1 Packages
2 Worked Example
- 2.1 One-Sided Binomial Test
  - 2.1.1 Simulation
  - 2.1.2 Exact Calculation
- 2.2 Two-Sided Binomial Test
  - 2.2.1 Simulation
  - 2.2.2 Exact Calculation
3 Non-Equivalence with the Chi-Squared and Z-Tests
- 3.1 Which to Use?

Some events have only two possible outcomes: a coin toss can result in either a head or a tail. Others can be simplified into having only two possible outcomes: rolling a die has six possible outcomes but we can simplify the result by saying that it is either a six or not a six. For these types of events - with binary outcomes - we can use the binomial test to establish if they are truly random or not to within a certain level of significance.

1 Packages

The code on this page uses the numpy, scipy and statsmodels packages. These can be installed from the terminal with:

$ python3.11 -m pip install numpy
$ python3.11 -m pip install scipy
$ python3.11 -m pip install statsmodels

where python3.11 corresponds to the version of Python you have installed and are using.

Import these packages into Python with:

import numpy as np
from scipy import stats as st
from statsmodels.stats import proportion

2 Worked Example

This example comes from the Wikipedia page:

If we roll a die 235 times and 6 comes up 51 of those times, is the die fair?

We would expect a 6 to come up 1/6th of the time, ie \(235 / 6 = 39.17\) times in 235 rolls. So it certainly seems as if the die might be biased towards rolling a 6 more often than expected.

In more statistically-rigorous language, the number of successes we have observed is 51 out of a total of 235 trials where the hypothesized probability of success is 1/6. These numbers are usually known as k, n and p respectively:

#
# Set up the example
#
# The number of successes
k = 51
# The number of trials
n = 235
# The hypothesized probability of success
p = 1 / 6

2.1 One-Sided Binomial Test

Under the null hypothesis that the die is indeed fair and thus follows a binomial distribution with \(n=235\) and \(p=1/6\) with regards to landing on 6, we can test whether the die in the example produces a greater than expected number of 6s:

\(H_0 : \pi = \pi_0\)
\(H_1 : \pi \geq \pi_0\)

with true proportion \(\pi\) and expected proportion \(\pi_0 = 1/6\).

2.1.1 Simulation

Let’s do this first by simulating many (specifically, 10,000) batches of 235 rolls:

# Set the seed so that we get the same random numbers each time this code runs
np.random.seed(20230814)

# Count the number of times we get a more extreme (or equally extreme) number
# of 6s than the number we actually observed
more_extreme = 0
# Iterate through 10,000 simulations
i = 0
while i < 10000:
    # Simulate rolling a die n times with the result either being a 6 (True)
    # or not (False) with probability p
    outcomes = np.random.choice([True, False], size=n, p=[p, 1 - p])
    # Count the number of 6s
    successes = np.sum(outcomes)
    # If the number of 6s is more or equally as extreme as observed, count it
    if successes >= k:
        more_extreme += 1
    # Advance the loop counter
    i += 1
# Calculate the p-value
p_value = more_extreme / 10000

print(f'p = {p_value:.4f}')

## p = 0.0262

This is close to the true value result on the Wikipedia page: 0.02654.

2.1.2 Exact Calculation

SciPy has a binomtest() function which will calculate the p-value exactly:

result = st.binomtest(k, n, p, alternative='greater')

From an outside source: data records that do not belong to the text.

$ cat config.mk
export PLATFORM = sky130hd
export DESIGN_NAME = selfid_builder
export DESIGN_NICKNAME = d
export VERILOG_FILES = /design/src/rtl/selfid_pkg.sv /design/src/rtl/phy_reg_reader.sv /design/src/rtl/selfid_seq.sv /design/src/rtl/selfid_pack.sv /design/src/rtl/selfid_builder.sv
export SDC_FILE = /design/constraint.sdc
export NUM_CORES = 1
export LEC_CHECK = 0
export ABC_CLOCK_PERIOD_IN_PS = 3600
export BUFFER_PORTS_ARGS = -buffer_cell sky130_fd_sc_hd__buf_2
export CELL_PAD_IN_SITES_DETAIL_PLACEMENT = 0
export CELL_PAD_IN_SITES_GLOBAL_PLACEMENT = 2
export CORE_MARGIN = 1
export CORE_UTILIZATION = 38
export DETAILED_ROUTE_END_ITERATION = 7
export PLACE_DENSITY_LB_ADDON = 0.1
export SLEW_MARGIN = 20
export SYNTH_ARGS = -nofsm -noshare
export SYNTH_HDL_FRONTEND = slang
export SYNTH_HIERARCHICAL = 1
export SYNTH_SLANG_ARGS = --single-unit
$ cat constraint.sdc
create_clock -name clk -period 3.6 [get_ports clk]
set_clock_uncertainty 0.05 [all_clocks]
set_input_delay 0.18 -clock clk [delete_from_list [all_inputs] [get_ports clk]]
set_output_delay 0.18 -clock clk [all_outputs]
set_load 0.05 [all_outputs]
$ cat src/rtl/selfid_pkg.sv
package selfid_pkg;

    localparam int REG_ADDR_W = 4;
    localparam int REG_DATA_W = 8;
    localparam int WORD_W     = 32;

    // PHY registers read for one build
    localparam int REG_FIRST  = 1;
    localparam int REG_LAST   = 6;
    localparam int NREG       = REG_LAST - REG_FIRST + 1;
    localparam int SLOT_W     = $clog2(NREG);

    // response word layout
    localparam int ECHO_LSB   = 24;
    localparam int DATA_LSB   = 16;

    // self-ID word layout
    localparam logic [WORD_W-1:0] SID_BASE = 32'h8040_0000;
    localparam int ID_LSB     = 24;
    localparam int ID_W       = 6;
    localparam int GAP_LSB    = 16;
    localparam int GAP_W      = 6;
    localparam int SPD_LSB    = 14;
    localparam int CONT_BIT   = 11;
    localparam int IRST_BIT   = 1;
    localparam int PORT_TOP   = 7;
    localparam int MAX_PORTS  = 3;
    localparam int PCNT_W     = $clog2(MAX_PORTS + 1);

    typedef logic [REG_DATA_W-1:0] phy_reg_t;
    typedef phy_reg_t [NREG-1:0]   reg_bank_t;

    typedef enum logic [1:0] {
        RP_IDLE,
        RP_ISSUE,
        RP_WAIT
    } rd_state_e;

    typedef enum logic [1:0] {
        SQ_IDLE,
        SQ_LAUNCH,
        SQ_WAIT,
        SQ_FINISH
    } seq_state_e;

    // 2-bit connection code of one port register
    function automatic logic [1:0] port_code(input phy_reg_t r);
        return r[2] ? {1'b1, r[3]} : 2'b01;
    endfunction

    // raw 5-bit port count limited to the fields that fit
    function automatic logic [PCNT_W-1:0] clamp_ports(input logic [4:0] raw);
        return (raw > 5'(MAX_PORTS)) ? PCNT_W'(MAX_PORTS) : PCNT_W'(raw);
    endfunction

endpackage

$ cat src/rtl/phy_reg_reader.sv
module phy_reg_reader
    import selfid_pkg::*;
#(
    parameter int TMO_W = 8
) (
    input  logic                  clk,
    input  logic                  rst,
    input  logic                  go,
    input  logic [REG_ADDR_W-1:0] addr,
    input  logic [TMO_W-1:0]      limit,
    input  logic                  rsp_valid,
    input  logic [WORD_W-1:0]     rsp_word,
    output logic                  req_valid,
    output logic [REG_ADDR_W-1:0] req_addr,
    output logic                  ok,
    output logic                  tmo,
    output phy_reg_t              data
);

    rd_state_e             st;
    logic [TMO_W-1:0]      cnt;
    logic [REG_ADDR_W-1:0] addr_q;
    logic                  echo_hit;
    logic                  unused_rsp;

    assign echo_hit   = rsp_valid && (rsp_word[ECHO_LSB +: REG_ADDR_W] == addr_q);
    assign unused_rsp = ^{rsp_word[WORD_W-1:ECHO_LSB+REG_ADDR_W], rsp_word[DATA_LSB-1:0]};

    always_ff @(posedge clk) begin
        if (rst) begin
            st     <= RP_IDLE;
            cnt    <= '0;
            addr_q <= '0;
            ok     <= 1'b0;
            tmo    <= 1'b0;
            data   <= '0;
        end else begin
            ok  <= 1'b0;
            tmo <= 1'b0;
            case (st)
                RP_IDLE: begin
                    if (go) begin
                        addr_q <= addr;
                        st     <= RP_ISSUE;
                    end
                end
                RP_ISSUE: begin
                    cnt <= '0;
                    st  <= RP_WAIT;
                end
                RP_WAIT: begin
                    if (echo_hit) begin
                        data <= rsp_word[DATA_LSB +: REG_DATA_W];
                        ok   <= 1'b1;
                        st   <= RP_IDLE;
                    end else if (cnt == limit) begin
                        tmo <= 1'b1;
                        st  <= RP_IDLE;
                    end else begin
                        cnt <= cnt + 1'b1;
                    end
                end
                default: st <= RP_IDLE;
            endcase
        end
    end

    assign req_valid = (st == RP_ISSUE);
    assign req_addr  = addr_q;

endmodule

$ cat src/rtl/selfid_seq.sv
module selfid_seq
    import selfid_pkg::*;
(
    input  logic                  clk,
    input  logic                  rst,
    input  logic                  start,
    input  logic [ID_W-1:0]       phy_id,
    input  logic                  rd_ok,
    input  logic                  rd_tmo,
    input  phy_reg_t              rd_data,
    output logic                  rd_go,
    output logic [REG_ADDR_W-1:0] rd_addr,
    output reg_bank_t             bank,
    output logic [ID_W-1:0]       id_q,
    output logic                  fin,
    output logic                  fail
);

    seq_state_e        st;
    logic [SLOT_W-1:0] slot;

    always_ff @(posedge clk) begin
        if (rst) begin
            st   <= SQ_IDLE;
            slot <= '0;
            bank <= '0;
            id_q <= '0;
            fail <= 1'b0;
        end else begin
            fail <= 1'b0;
            case (st)
                SQ_IDLE: begin
                    if (start) begin
                        id_q <= phy_id;
                        slot <= '0;
                        st   <= SQ_LAUNCH;
                    end
                end
                SQ_LAUNCH: st <= SQ_WAIT;
                SQ_WAIT: begin
                    if (rd_ok) begin
                        bank[slot] <= rd_data;
                        if (slot == SLOT_W'(NREG - 1)) begin
                            st <= SQ_FINISH;
                        end else begin
                            slot <= slot + 1'b1;
                            st   <= SQ_LAUNCH;
                        end
                    end else if (rd_tmo) begin
                        fail <= 1'b1;
                        st   <= SQ_IDLE;
                    end
                end
                SQ_FINISH: st <= SQ_IDLE;
                default:   st <= SQ_IDLE;
            endcase
        end
    end

    assign rd_go   = (st == SQ_LAUNCH);
    assign rd_addr = REG_ADDR_W'(slot) + REG_ADDR_W'(REG_FIRST);
    assign fin     = (st == SQ_FINISH);

endmodule

$ cat src/rtl/selfid_pack.sv
module selfid_pack
    import selfid_pkg::*;
(
    input  reg_bank_t         bank,
    input  logic [ID_W-1:0]   id,
    output logic [WORD_W-1:0] word
);

    localparam int R1 = 1 - REG_FIRST;
    localparam int R2 = 2 - REG_FIRST;
    localparam int R3 = 3 - REG_FIRST;
    localparam int R6 = 6 - REG_FIRST;

    logic [PCNT_W-1:0]          nports;
    logic [MAX_PORTS-1:0][1:0]  codes;
    logic                       unused_bits;

    assign nports = clamp_ports(bank[R2][4:0]);

    for (genvar p = 0; p < MAX_PORTS; p++) begin : g_port
        assign codes[p] = (nports > PCNT_W'(p)) ? port_code(bank[R3 + p]) : 2'b00;
    end

    always_comb begin
        word = SID_BASE;
        word[ID_LSB +: ID_W]   = id;
        word[GAP_LSB +: GAP_W] = bank[R1][GAP_W-1:0];
        word[SPD_LSB +: 2]     = bank[R2][7:6];
        word[CONT_BIT]         = bank[R6][0];
        word[IRST_BIT]         = bank[R6][4];
        for (int p = 0; p < MAX_PORTS; p++) begin
            word[PORT_TOP - 2*p -: 2] = codes[p];
        end
    end

    assign unused_bits = ^{bank[R1][7:6], bank[R2][5],
                           bank[R3][7:4], bank[R3][1:0],
                           bank[R3+1][7:4], bank[R3+1][1:0],
                           bank[R3+2][7:4], bank[R3+2][1:0],
                           bank[R6][7:5], bank[R6][3:1]};

endmodule

$ cat src/rtl/selfid_builder.sv
module selfid_builder
    import selfid_pkg::*;
#(
    parameter int TMO_W = 8
) (
    input  logic                  clk,
    input  logic                  rst,
    input  logic                  start,
    input  logic [ID_W-1:0]       phy_id,
    input  logic [TMO_W-1:0]      tmo_limit,
    output logic                  req_valid,
    output logic [REG_ADDR_W-1:0] req_addr,
    input  logic                  rsp_valid,
    input  logic [WORD_W-1:0]     rsp_word,
    output logic [WORD_W-1:0]     result,
    output logic                  done,
    output logic                  err
);

    logic                  rd_go, rd_ok, rd_tmo, fin;
    logic [REG_ADDR_W-1:0] rd_addr;
    phy_reg_t              rd_data;
    reg_bank_t             bank;
    logic [ID_W-1:0]       id_q;
    logic [WORD_W-1:0]     packed_word;

    phy_reg_reader #(.TMO_W(TMO_W)) u_reader (
        .clk       (clk),
        .rst       (rst),
        .go        (rd_go),
        .addr      (rd_addr),
        .limit     (tmo_limit),
        .rsp_valid (rsp_valid),
        .rsp_word  (rsp_word),
        .req_valid (req_valid),
        .req_addr  (req_addr),
        .ok        (rd_ok),
        .tmo       (rd_tmo),
        .data      (rd_data)
    );

    selfid_seq u_seq (
        .clk     (clk),
        .rst     (rst),
        .start   (start),
        .phy_id  (phy_id),
        .rd_ok   (rd_ok),
        .rd_tmo  (rd_tmo),
        .rd_data (rd_data),
        .rd_go   (rd_go),
        .rd_addr (rd_addr),
        .bank    (bank),
        .id_q    (id_q),
        .fin     (fin),
        .fail    (err)
    );

    selfid_pack u_pack (
        .bank (bank),
        .id   (id_q),
        .word (packed_word)
    );

    always_ff @(posedge clk) begin
        if (rst) begin
            result <= '0;
            done   <= 1'b0;
        end else begin
            done <= fin;
            if (fin) result <= packed_word;
        end
    end

endmodule

==> results of run 1 <==
[sequential cells by signal (all words and copies together) (netlist names)]
register and flops:
u_reader/tmo 1, u_seq/st 2, u_seq/slot 3, u_reader/data 8, u_reader/st 2, done 1
u_reader/ok 1, result 32, u_reader/req_addr 4, u_reader/cnt 8, u_seq/id_q 6, u_seq/bank 21
u_seq/fail 1
[worst reg2reg max path: cells and delay by family (launching register included)]
| family | cells | cell delay [ns] |
|---|---|---|
| buffers and inverters | 2 | 0.31 |
| AOI/OAI and AO/OA | 2 | 0.90 |
| adders and majority gates | 1 | 0.37 |
| DFF | 1 | 0.34 |
| and+or+nand+nor | 1 | 0.17 |
[power groups by stage]
stage | clock, mW | combinational, mW | sequential, mW
floorplan | 0 | 0.194 | 1.06
global placement | 0 | 0.245 | 1.05
detailed placement | 0 | 0.245 | 1.05
CTS | 0.807 | 0.248 | 1.03
global route | 0.849 | 0.274 | 1.03
finish | 0.777 | 0.246 | 1.03
[how the worst max path moves through the flow]
stage | startpoint | to | slack, ns | cells after the start
global placement | u_reader/st[0] | u_reader/cnt[1] | 1.40 | 6
CTS | u_reader/st[0] | u_reader/cnt[1] | 1.40 | 6
floorplan | u_reader/req_addr[1] | u_reader/st[0] | 1.64 | 5
finish | u_reader/st[0] | u_reader/cnt[1] | 1.37 | 6
detailed placement | u_reader/st[0] | u_reader/cnt[1] | 1.42 | 6
global route | u_reader/st[0] | u_reader/cnt[1] | 1.18 | 6
[routing by layer]
metal,wire [µm],part of all wire
met1,4380,0.54
met2,3300,0.41
met3,327,0.040
met4,104,0.013
met5,0,0
[layout make-up]
class / count / area (µm²) / share of cell area
multi-input combinational: 302 / 1990 / 0.431
inverter: 14 / 52.6 / 0.0114
timing repair buffer: 72 / 378 / 0.0817
sequential: 90 / 1800 / 0.390
clock buffer: 11 / 141 / 0.0306
clock inverter: 5 / 86.3 / 0.0187
tap: 136 / 170 / 0.0368
[cells in the final DEF, fill, tap and decap left out, types with 2 or more instances in the layout]
cell and count:
dfxtp_1 90, buf_2 68, mux2i_1 63, nand2_1 61, nor2_1 44, a21oi_1 16
inv_1 13, xnor2_1 12, o21ai_0 11, clkbuf_8 10, conb_1 10, nor2b_1 7
nand3_1 7, ha_1 7, and3_1 5, o211ai_1 5, o22ai_1 4, or4_1 4
dlygate4sd3_1 3, nand2b_1 3, a31oi_1 3, and2_1 3, nor2_2 2, bufinv_16 2
clkinvlp_4 2, nand4_2 2, nand3b_1 2, nor3_1 2, or2_2 2, a32oi_1 2
nand3_2 2, nor3b_1 2
[per-stage QoR]
step	power [mW]	worst slack (ns)
2_1_floorplan	1.25	1.64
3_3_place_gp	1.30	1.40
3_5_place_dp	1.30	1.42
4_1_cts	2.08	1.40
5_1_grt	2.16	1.18
6_report	2.05	1.37
[timing repair]
item | in CTS | in global routing
hold endpoints to repair | 2 | 1
hold buffers | 2 | 1
buffers inserted | 0 | 0
gates resized for setup | 0 | 0
==> results.txt, run 1 <==
- Outcome: finished, final reports clean
- CP max stage delay: approximately 0.75 ns
- Average wire per standard cell: 12.9 µm
- Crit-path most repeated cell: inv_1
- Switching Fraction: 0.263
- For met3 alone, demand over resource in global routing was 0.0322.
* Biggest fanout along the worst timing path: 10
- After routing the design area is 4620 µm².
- For this run, global-route usage on met2 was measured as 0.214.
* IR Drop Worst-Case VDD: roughly 250 µV
* Pint: 1.51 mW
- Via count normalized by instance count: between 4 and 5
- Measured along the x axis, the die boundary spans approximately 110 µm.
- Total number of vias: about 3.0k
- During I/O placement, the number of pins put on the boundary was 89.
- 0 antenna diodes ended up in the layout.
- GRT met1 Usage: 0.221
- Remaining antenna violation count: 0
* Final core occ: 0.440
* DRC errors left: 0
- For the finished layout, the period the worst path requires is between 2 and 2.5 ns.
- Overall track demand over capacity in global routing: 0.151
- The clock passes through at most 2 buffers.
- Via count of the first global-routing pass: about 2.8k
- Setup violations, final: 0
- Clock tree from TritonCTS: yes
- Power dissipated by switching net loads: approximately 540 µW
* Filler cell count in the final layout: approximately 1.1k
- Slew at the pin closest to its max-slew limit: 1.03 ns
- Area delta synth->final: 10.7%
- Worst slew margin relative to its limit: 0.313
- Entering global routing, the biggest net connects between 40 and 50 pins.
- Number of placement rows: 37
* Classification of the worst setup path: reg -> reg
* Maximum clock frequency: roughly 450 MHz
- Share of layout cells above drive strength 1: 0.209
- Share of power burned in registers: 0.502
- met1 is the most crowded layer.
- Number of antenna violations at the first check in global routing: 0
* Sinks on Clock Net: 90
- Max cap viols: 0
- HPWL Detailed: 5720 µm
- Final period utilization: 0.619
* Worst endpoint data arrival time: roughly 2.4 ns
* Terminating pin of the worst hold path: u_seq/id_q[1]
* Fraction of power consumed by the clock network: 0.378
- For the worst flop-to-flop path, the logic depth is 6.
* Wire length of the first global-routing pass: about 14,000 µm
- The tightest hold path in the finished design has a slack of roughly 0.013 ns.
- Counting the buffers created by CTS gives 9.
- CTS placed an instance of clkbuf_8 at the clock tree root.
- In this run the worst hold path is classified as in -> reg.
- Excluding fillers, the count of instances in the completed layout stands at 630.
- The die is 107 µm tall.
- For this run, the post-layout net count is 546.
* Clock latency reported for the late side of the worst-skew pair: 0.35 ns
- Count of placed standard cells including taps: roughly 610
* Slew Viols, Final: 0
* Clock transition time at the flip-flop clock pins of the worst setup and hold paths: 0.09 ns
- Leakage power figure: 1.87 nW
- Count of H-tree levels built during CTS: 3
- Syn_area_per_cell: 9.29 µm²
- Critical Path Slowest Stage Cell: o31ai_1
* Worst Hold Launch: phy_id[1]
- Cell area after synthesis: 4180 µm²
* Detailed Route Iter0 Violations: 82
- The worst setup path is launched from a register.
- Start of the worst register-to-register path: u_reader/st[0]
- Number of synthesis warnings: 6
* Endpoint of the most critical register-to-register path: u_reader/cnt[1]
- Final number of hold-violating endpoints: 0
- Worst hold path cell count: 3
* Combinational power share: 0.120
- Post-detailed-placement cell area: 4370 µm²
- Flop2flop setup slack: around 1.4 ns
- Pwr/cell area: ~440 nW/µm²
- Data on the critical path is required at its endpoint by ~3.8 ns.
- Ordered list of cells on the worst path: inv_1, ha_1, inv_1, o31ai_1, nor2_1, o32ai_1
- The core region is 10,500 µm².
- The congestion estimate from routability-driven global placement came to about 0.74.
* Buffer and inverter count on the worst path: 2
- Unrepaired setup endpoints after global routing: false
- Number of I/O port buffers: between 60 and 70
- First-pass iteration count of the detailed router: 4
* Total grt overflow: 0
- Kind of cell adding the most delay to the critical path: compound AO/OA/AOI/OAI gates
- The final layout contains routed wiring with a total length of 8110 µm.
* Synthesized netlist cell count: 450
- Final sum of negative setup slack: 0 ns
* Endpoint kind of the worst setup timing path: register
* Die ar.: approximately 11,000 µm²
- The initial utilization of the core area, before any placement, comes to 0.398.
No activity file was read; power rests on OpenSTA's default activity.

print(f'p = {result.pvalue:.5f}')

## p = 0.02654

This matches Wikipedia.

See the documentation for this function here.

2.2 Two-Sided Binomial Test

A more robust test would be to see if the die is more or less likely to roll a 6:

\(H_0 : \pi = \pi_0\)
\(H_1 : \pi \neq \pi_0\)

with true proportion \(\pi\) and expected proportion \(\pi_0 = 1/6\). Calculating the p-values is not a simple case of doubling the value from the one-sided test because the binomial distribution is not symmetric (unless \(p=0.5\)). We have to consider both tails individually:

2.2.1 Simulation

Again, let’s simulate 10,000 batches of 235 die rolls:

# Count the number of times we get a more extreme (or equally extreme) number
# of 6s than the number we actually observed
more_extreme = 0
# k is the upper-tail, so calculate the lower-tail
expected = n * p
lower_tail = (expected - (k - expected))
# Iterate through 10,000 simulations
i = 0
while i < 10000:
    # Simulate rolling a die n times with the result either being a 6 (True)
    # or not (False) with probability p
    outcomes = np.random.choice([1, 0], size=n, p=[p, 1 - p])
    # Count the number of 6s
    successes = np.sum(outcomes)
    # If the number of 6s is more or equally as extreme as observed, count it
    if successes >= k:
        more_extreme += 1
    # If the number of 6s is more or equally as extreme as the lower tail
    if successes <= lower_tail:
        more_extreme += 1
    # Advance the loop counter
    i += 1
# Calculate the p-value
p_value = more_extreme / 10000

print(f'p = {p_value:.4f}')

## p = 0.0421

This value is again close to Wikipedia’s answer, which is 0.0437.

2.2.2 Exact Calculation

result = st.binomtest(k, n, p)

print(f'p = {result.pvalue:.4f}')

## p = 0.0437

This matches Wikipedia. Using \(p = 0.05\) as our significance threshold (equivalently, our false positive rate: the probability of incorrectly finding a significant difference when there really is none) allows us to reject the null hypothesis and conclude that the die is not fair.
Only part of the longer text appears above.